The scientists from the UF's McKnight Brain Institute in their writing, online today the Aug. 16 in journal Development, explained in detail as to how they used mature human brain cells that were taken from an epilepsy patients to generate new brain tissue in mice.

They went on to explain that they could even try and persuade these pedestrian human cells to produce a large amounts of new brain cells in culture, with one cell theoretically able to begin a cycle of cell division that does not stop until the cells number about 10 to the 16th power.

"We can theoretically take a single brain cell out of a human being and - with just this one cell - generate enough brain cells to replace every cell of the donor's brain and conceivably those of 50 million other people," said Dennis Steindler, Ph.D., executive director of UF's McKnight Brain Institute. "This is a completely new source of human brain cells that can potentially be used to fight Parkinson's disease, Alzheimer's disease, stroke and a host of other brain disorders. It would probably only take months to get enough material for a human transplant operation."

 The findings document for the first time the ability of common human brain cells to morph into different cell types, a previously unknown characteristic, and are the result of the research team's long-term investigations of adult human stem cells and rodent embryonic stem cells.

Last year, the researchers published details about how they used stem-like brain cells from rodents to duplicate neurogenesis - the process of generating new brain cells - in a dish.
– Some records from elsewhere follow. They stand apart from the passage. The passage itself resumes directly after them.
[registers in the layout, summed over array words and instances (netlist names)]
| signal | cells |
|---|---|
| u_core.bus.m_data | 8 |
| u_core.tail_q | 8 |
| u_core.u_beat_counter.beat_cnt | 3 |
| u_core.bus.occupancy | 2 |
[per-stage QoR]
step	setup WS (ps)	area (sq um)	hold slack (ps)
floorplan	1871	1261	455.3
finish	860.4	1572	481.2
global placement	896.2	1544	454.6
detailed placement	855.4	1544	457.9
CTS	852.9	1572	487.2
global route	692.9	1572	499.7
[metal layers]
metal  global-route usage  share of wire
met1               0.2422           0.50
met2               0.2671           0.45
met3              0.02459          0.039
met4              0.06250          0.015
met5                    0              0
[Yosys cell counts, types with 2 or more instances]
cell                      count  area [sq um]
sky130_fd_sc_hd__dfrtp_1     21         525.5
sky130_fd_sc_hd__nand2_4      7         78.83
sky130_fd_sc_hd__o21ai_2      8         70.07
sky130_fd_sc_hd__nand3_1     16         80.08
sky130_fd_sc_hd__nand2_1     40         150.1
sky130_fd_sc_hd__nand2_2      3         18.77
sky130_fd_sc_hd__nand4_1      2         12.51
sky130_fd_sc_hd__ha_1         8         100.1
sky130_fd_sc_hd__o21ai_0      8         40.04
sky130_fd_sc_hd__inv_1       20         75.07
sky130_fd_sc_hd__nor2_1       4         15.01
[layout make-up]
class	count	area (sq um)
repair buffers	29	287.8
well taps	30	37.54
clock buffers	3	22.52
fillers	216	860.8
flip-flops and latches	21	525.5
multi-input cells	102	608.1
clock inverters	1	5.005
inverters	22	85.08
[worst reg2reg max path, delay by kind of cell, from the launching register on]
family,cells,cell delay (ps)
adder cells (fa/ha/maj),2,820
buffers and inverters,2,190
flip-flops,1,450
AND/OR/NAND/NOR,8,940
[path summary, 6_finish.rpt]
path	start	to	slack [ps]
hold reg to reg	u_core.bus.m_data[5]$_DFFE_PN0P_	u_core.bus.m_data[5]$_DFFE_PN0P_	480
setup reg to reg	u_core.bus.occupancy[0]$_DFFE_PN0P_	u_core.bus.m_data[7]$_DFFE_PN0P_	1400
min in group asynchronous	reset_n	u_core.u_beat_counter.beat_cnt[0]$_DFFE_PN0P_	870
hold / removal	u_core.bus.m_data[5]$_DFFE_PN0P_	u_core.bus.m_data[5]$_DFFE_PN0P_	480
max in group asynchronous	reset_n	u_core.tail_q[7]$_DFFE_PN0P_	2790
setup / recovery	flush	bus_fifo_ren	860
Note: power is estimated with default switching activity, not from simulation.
$ cat src/rtl/pll_speed_ctl.sv
// Reprograms the PLL CPU-clock C counter on a speed change, holding the
// CPU domain frozen until the PLL has re-locked and settled.
module pll_speed_ctl
    import pll_speed_ctl_pkg::*;
#(
    parameter int C_INDEX     = 4,
    parameter int RESET_SEL   = 0,
    parameter int SETTLE_CYC  = 1024,
    parameter int TIMEOUT_CYC = 1000000
) (
    input  logic        clk,
    input  logic        rst,
    input  logic [1:0]  speed_sel,
    input  logic        pll_locked,
    output logic [5:0]  mgmt_address,
    output logic        mgmt_write,
    output logic        mgmt_read,
    output logic [31:0] mgmt_writedata,
    input  logic [31:0] mgmt_readdata,
    input  logic        mgmt_waitrequest,
    output logic        clk_hold,
    output logic        busy,
    output logic        done,
    output logic        err,
    output logic [1:0]  cur_sel
);

    localparam int TW = $clog2(TIMEOUT_CYC + 1);
    localparam int SW = $clog2(SETTLE_CYC + 1);
    localparam logic [TW-1:0] TMO_LAST = TW'(TIMEOUT_CYC - 1);
    localparam logic [SW-1:0] SET_LAST = SW'(SETTLE_CYC - 1);

    state_t        state, state_n;
    logic [1:0]    target, target_n;
    logic [TW-1:0] tmo, tmo_n;
    logic [SW-1:0] set_cnt, set_n;
    logic [5:0]    addr_n;
    logic          wr_n, rd_n;
    logic [31:0]   wdata_n;
    logic [1:0]    cur_n;
    logic          done_n, err_n;
    logic          timed;
    logic          unused_rd;

    assign unused_rd = ^mgmt_readdata[31:1];
    assign clk_hold  = busy;

    always_ff @(posedge clk or posedge rst) begin
        if (rst) begin
            state          <= S_IDLE;
            target         <= 2'(RESET_SEL);
            tmo            <= '0;
            set_cnt        <= '0;
            mgmt_address   <= '0;
            mgmt_write     <= 1'b0;
            mgmt_read      <= 1'b0;
            mgmt_writedata <= '0;
            cur_sel        <= 2'(RESET_SEL);
            done           <= 1'b0;
            err            <= 1'b0;
            busy           <= 1'b0;
        end else begin
            state          <= state_n;
            target         <= target_n;
            tmo            <= tmo_n;
            set_cnt        <= set_n;
            mgmt_address   <= addr_n;
            mgmt_write     <= wr_n;
            mgmt_read      <= rd_n;
            mgmt_writedata <= wdata_n;
            cur_sel        <= cur_n;
            done           <= done_n;
            err            <= err_n;
            busy           <= (state_n != S_IDLE);
        end
    end

    // Strobes are issued on entry to a bus state so each transfer starts
    // in the first cycle of its state and back-to-back writes chain.
    always_comb begin
        state_n  = state;
        target_n = target;
        tmo_n    = tmo;
        set_n    = set_cnt;
        addr_n   = mgmt_address;
        wr_n     = mgmt_write;
        rd_n     = mgmt_read;
        wdata_n  = mgmt_writedata;
        cur_n    = cur_sel;
        done_n   = 1'b0;
        err_n    = err;
        timed    = 1'b0;

        unique case (state)
            S_IDLE: begin
                if (speed_sel != cur_sel) begin
                    target_n = speed_sel;
                    state_n  = S_WR_MODE;
                    wr_n     = 1'b1;
                    addr_n   = ADDR_MODE;
                    wdata_n  = 32'd1;
                end
            end
            S_WR_MODE: begin
                if (!mgmt_waitrequest) begin
                    state_n = S_WR_C;
                    addr_n  = ADDR_C;
                    wdata_n = c_data(target, C_SEL_W'(C_INDEX));
                end
            end
            S_WR_C: begin
                if (!mgmt_waitrequest) begin
                    state_n = S_WR_START;
                    addr_n  = ADDR_START;
                    wdata_n = '0;
                end
            end
            S_WR_START: begin
                if (!mgmt_waitrequest) begin
                    state_n = S_RD_STAT;
                    wr_n    = 1'b0;
                    rd_n    = 1'b1;
                    addr_n  = ADDR_STATUS;
                    wdata_n = '0;
                    tmo_n   = '0;
                end
            end
            S_RD_STAT: begin
                timed = 1'b1;
                if (!mgmt_waitrequest) begin
                    rd_n    = 1'b0;
                    state_n = mgmt_readdata[0] ? S_WAIT_LOCK : S_RD_GAP;
                end
            end
            S_RD_GAP: begin
                timed   = 1'b1;
                state_n = S_RD_STAT;
                rd_n    = 1'b1;
            end
            S_WAIT_LOCK: begin
                timed = 1'b1;
                if (pll_locked) begin
                    // The first locked cycle already counts toward settling
                    set_n   = SW'(1);
                    state_n = S_SETTLE;
                    if (SETTLE_CYC <= 1) begin
                        state_n = S_IDLE;
                        cur_n   = target;
                        done_n  = 1'b1;
                    end
                end
            end
            S_SETTLE: begin
                timed = 1'b1;
                if (!pll_locked) begin
                    set_n = '0;
                end else if (set_cnt == SET_LAST) begin
                    state_n = S_IDLE;
                    cur_n   = target;
                    done_n  = 1'b1;
                end else begin
                    set_n = set_cnt + SW'(1);
                end
            end
            S_FAIL: begin
                err_n   = 1'b1;
                state_n = S_IDLE;
            end
            default: state_n = S_IDLE;
        endcase

        // Timeout spans status polling, lock wait and settling, and wins
        if (timed) begin
            if (tmo == TMO_LAST) begin
                state_n = S_FAIL;
                rd_n    = 1'b0;
                cur_n   = cur_sel;
                done_n  = 1'b0;
            end else begin
                tmo_n = tmo + TW'(1);
            end
        end
    end

endmodule
===== src/rtl/vga_scan_out.sv =====
// Purpose : raster scan driver; presents x/y to a renderer, registers returned rgb plus aligned syncs to the VGA DAC.
// Latency : outputs for pixel (X,Y) update PIPE+1 pixel ticks after x=X, y=Y is presented; frame_tick is a 1-clock strobe.
// Backpressure: none; free-running raster, the renderer must meet the PIPE-tick contract.
//
// Ports:
//   clock, reset           system clock, synchronous active-high reset
//   x, y, active           current raster position (19-bit, unmasked) and visible-area flag
//   rgb                    renderer colour {R,G,B}, valid at the tick edge PIPE ticks after its coordinate
//   vga_r/g/b, hsync, vsync, blank_n   registered DAC outputs, mutually aligned
//   pix_tick               one-clock strobe per pixel boundary
//   frame_tick             one-clock pulse when the raster enters vertical blanking
module vga_scan_out #(
    parameter int CLK_DIV  = 2,
    parameter int H_ACTIVE = 640,
    parameter int H_FP     = 16,
    parameter int H_SYNC   = 96,
    parameter int H_BP     = 48,
    parameter int V_ACTIVE = 480,
    parameter int V_FP     = 10,
    parameter int V_SYNC   = 2,
    parameter int V_BP     = 33,
    parameter int PIPE     = 1
) (
    input  logic        clock,
    input  logic        reset,
    output logic [18:0] x,
    output logic [18:0] y,
    output logic        active,
    input  logic [23:0] rgb,
    output logic [7:0]  vga_r,
    output logic [7:0]  vga_g,
    output logic [7:0]  vga_b,
    output logic        hsync,
    output logic        vsync,
    output logic        blank_n,
    output logic        pix_tick,
    output logic        frame_tick
);

    localparam int H_TOTAL = H_ACTIVE + H_FP + H_SYNC + H_BP;
    localparam int V_TOTAL = V_ACTIVE + V_FP + V_SYNC + V_BP;

    // A 1-bit divider is kept even for CLK_DIV = 1; it then sits at 0 and
    // pix_tick stays permanently high.
    localparam int              DIV_W    = (CLK_DIV > 1) ? $clog2(CLK_DIV) : 1;
    localparam logic [DIV_W-1:0] DIV_LAST = DIV_W'(CLK_DIV - 1);

    localparam logic [18:0] X_LAST     = 19'(H_TOTAL - 1);
    localparam logic [18:0] Y_LAST     = 19'(V_TOTAL - 1);
    localparam logic [18:0] X_ACT_END  = 19'(H_ACTIVE);
    localparam logic [18:0] Y_ACT_END  = 19'(V_ACTIVE);
    localparam logic [18:0] Y_ACT_LAST = 19'(V_ACTIVE - 1);
    localparam logic [18:0] HS_BEGIN   = 19'(H_ACTIVE + H_FP);
    localparam logic [18:0] HS_END     = 19'(H_ACTIVE + H_FP + H_SYNC);
    localparam logic [18:0] VS_BEGIN   = 19'(V_ACTIVE + V_FP);
    localparam logic [18:0] VS_END     = 19'(V_ACTIVE + V_FP + V_SYNC);

    // Delay-line entries are {hs, vs, act}; reset fill is "idle, blanked".
    localparam logic [2:0] DLY_IDLE = 3'b110;

    logic [DIV_W-1:0]     div_q;
    logic                 raw_hs;
    logic                 raw_vs;
    logic [PIPE-1:0][2:0] dly_q;
    logic [23:0]          rgb_q;
    logic                 dly_hs;
    logic                 dly_vs;
    logic                 dly_act;

    // ---------------------------------------------------------------
    // Pixel-clock divider
    // ---------------------------------------------------------------
    assign pix_tick = (div_q == DIV_LAST);

    always_ff @(posedge clock) begin
        if (reset) begin
            div_q <= '0;
        end else if (pix_tick) begin
            div_q <= '0;
        end else begin
            div_q <= div_q + DIV_W'(1);
        end
    end

    // ---------------------------------------------------------------
    // Raster counters
    // ---------------------------------------------------------------
    always_ff @(posedge clock) begin
        if (reset) begin
            x <= '0;
            y <= '0;
        end else if (pix_tick) begin
            if (x == X_LAST) begin
                x <= '0;
                y <= (y == Y_LAST) ? 19'd0 : y + 19'd1;
            end else begin
                x <= x + 19'd1;
            end
        end
    end

    // ---------------------------------------------------------------
    // Stage-0 decode from the presented coordinate
    // ---------------------------------------------------------------
    assign active = (x < X_ACT_END) && (y < Y_ACT_END);
    assign raw_hs = !((x >= HS_BEGIN) && (x < HS_END));
    assign raw_vs = !((y >= VS_BEGIN) && (y < VS_END));

    // ---------------------------------------------------------------
    // Sync/active delay line, PIPE ticks deep
    // ---------------------------------------------------------------
    always_ff @(posedge clock) begin
        if (reset) begin
            for (int i = 0; i < PIPE; i++) begin
                dly_q[i] <= DLY_IDLE;
            end
        end else if (pix_tick) begin
            dly_q[0] <= {raw_hs, raw_vs, active};
            for (int i = 1; i < PIPE; i++) begin
                dly_q[i] <= dly_q[i-1];
            end
        end
    end

    assign {dly_hs, dly_vs, dly_act} = dly_q[PIPE-1];

    // ---------------------------------------------------------------
    // Colour capture. The renderer's answer for a pixel is valid at the
    // tick edge PIPE ticks after its coordinate, one tick before the
    // delayed syncs reach the output stage, so it is held here for one
    // tick to land on the same edge as hsync/vsync/blank_n.
    // ---------------------------------------------------------------
    always_ff @(posedge clock) begin
        if (reset) begin
            rgb_q <= '0;
        end else if (pix_tick) begin
            rgb_q <= rgb;
        end
    end

    // ---------------------------------------------------------------
    // Output register: all DAC-side signals change on the same edge.
    // Colour is forced black outside the visible area.
    // ---------------------------------------------------------------
    always_ff @(posedge clock) begin
        if (reset) begin
            hsync   <= 1'b1;
            vsync   <= 1'b1;
            blank_n <= 1'b0;
            vga_r   <= '0;
            vga_g   <= '0;
            vga_b   <= '0;
        end else if (pix_tick) begin
            hsync   <= dly_hs;
            vsync   <= dly_vs;
            blank_n <= dly_act;
            if (dly_act) begin
                {vga_r, vga_g, vga_b} <= rgb_q;
            end else begin
                {vga_r, vga_g, vga_b} <= 24'h000000;
            end
        end
    end

    // ---------------------------------------------------------------
    // Frame tick: high during the clock in which the counters read
    // (0, V_ACTIVE), i.e. registered from the advance that produces it.
    // ---------------------------------------------------------------
    always_ff @(posedge clock) begin
        if (reset) begin
            frame_tick <= 1'b0;
        end else begin
            frame_tick <= pix_tick && (x == X_LAST) && (y == Y_ACT_LAST);
        end
    end

endmodule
The latest findings go further, showing common human brain cells can generate different cell types in cell cultures. In addition, when researchers transplanted these human cells into mice, the cells effectively incorporated in a variety of brain regions.

The human cells were acquired from patients who had undergone surgical treatment for epilepsy and were extracted from support tissue within the gray matter, which is not known for harboring stem cells.

When the donor cells were subjected to a bath of growth agents within cell cultures, a type of cell emerged that behaves like something called a neural progenitor - a cell that is a bit further along in development than a stem cell but shares a stem cell's vaunted ability to divide and transform into different types of brain cells.

Even when the cells from the epilepsy patients were transplanted into mice, bypassing any growth enhancements, they were able to take cues from their surroundings and produce new neurons.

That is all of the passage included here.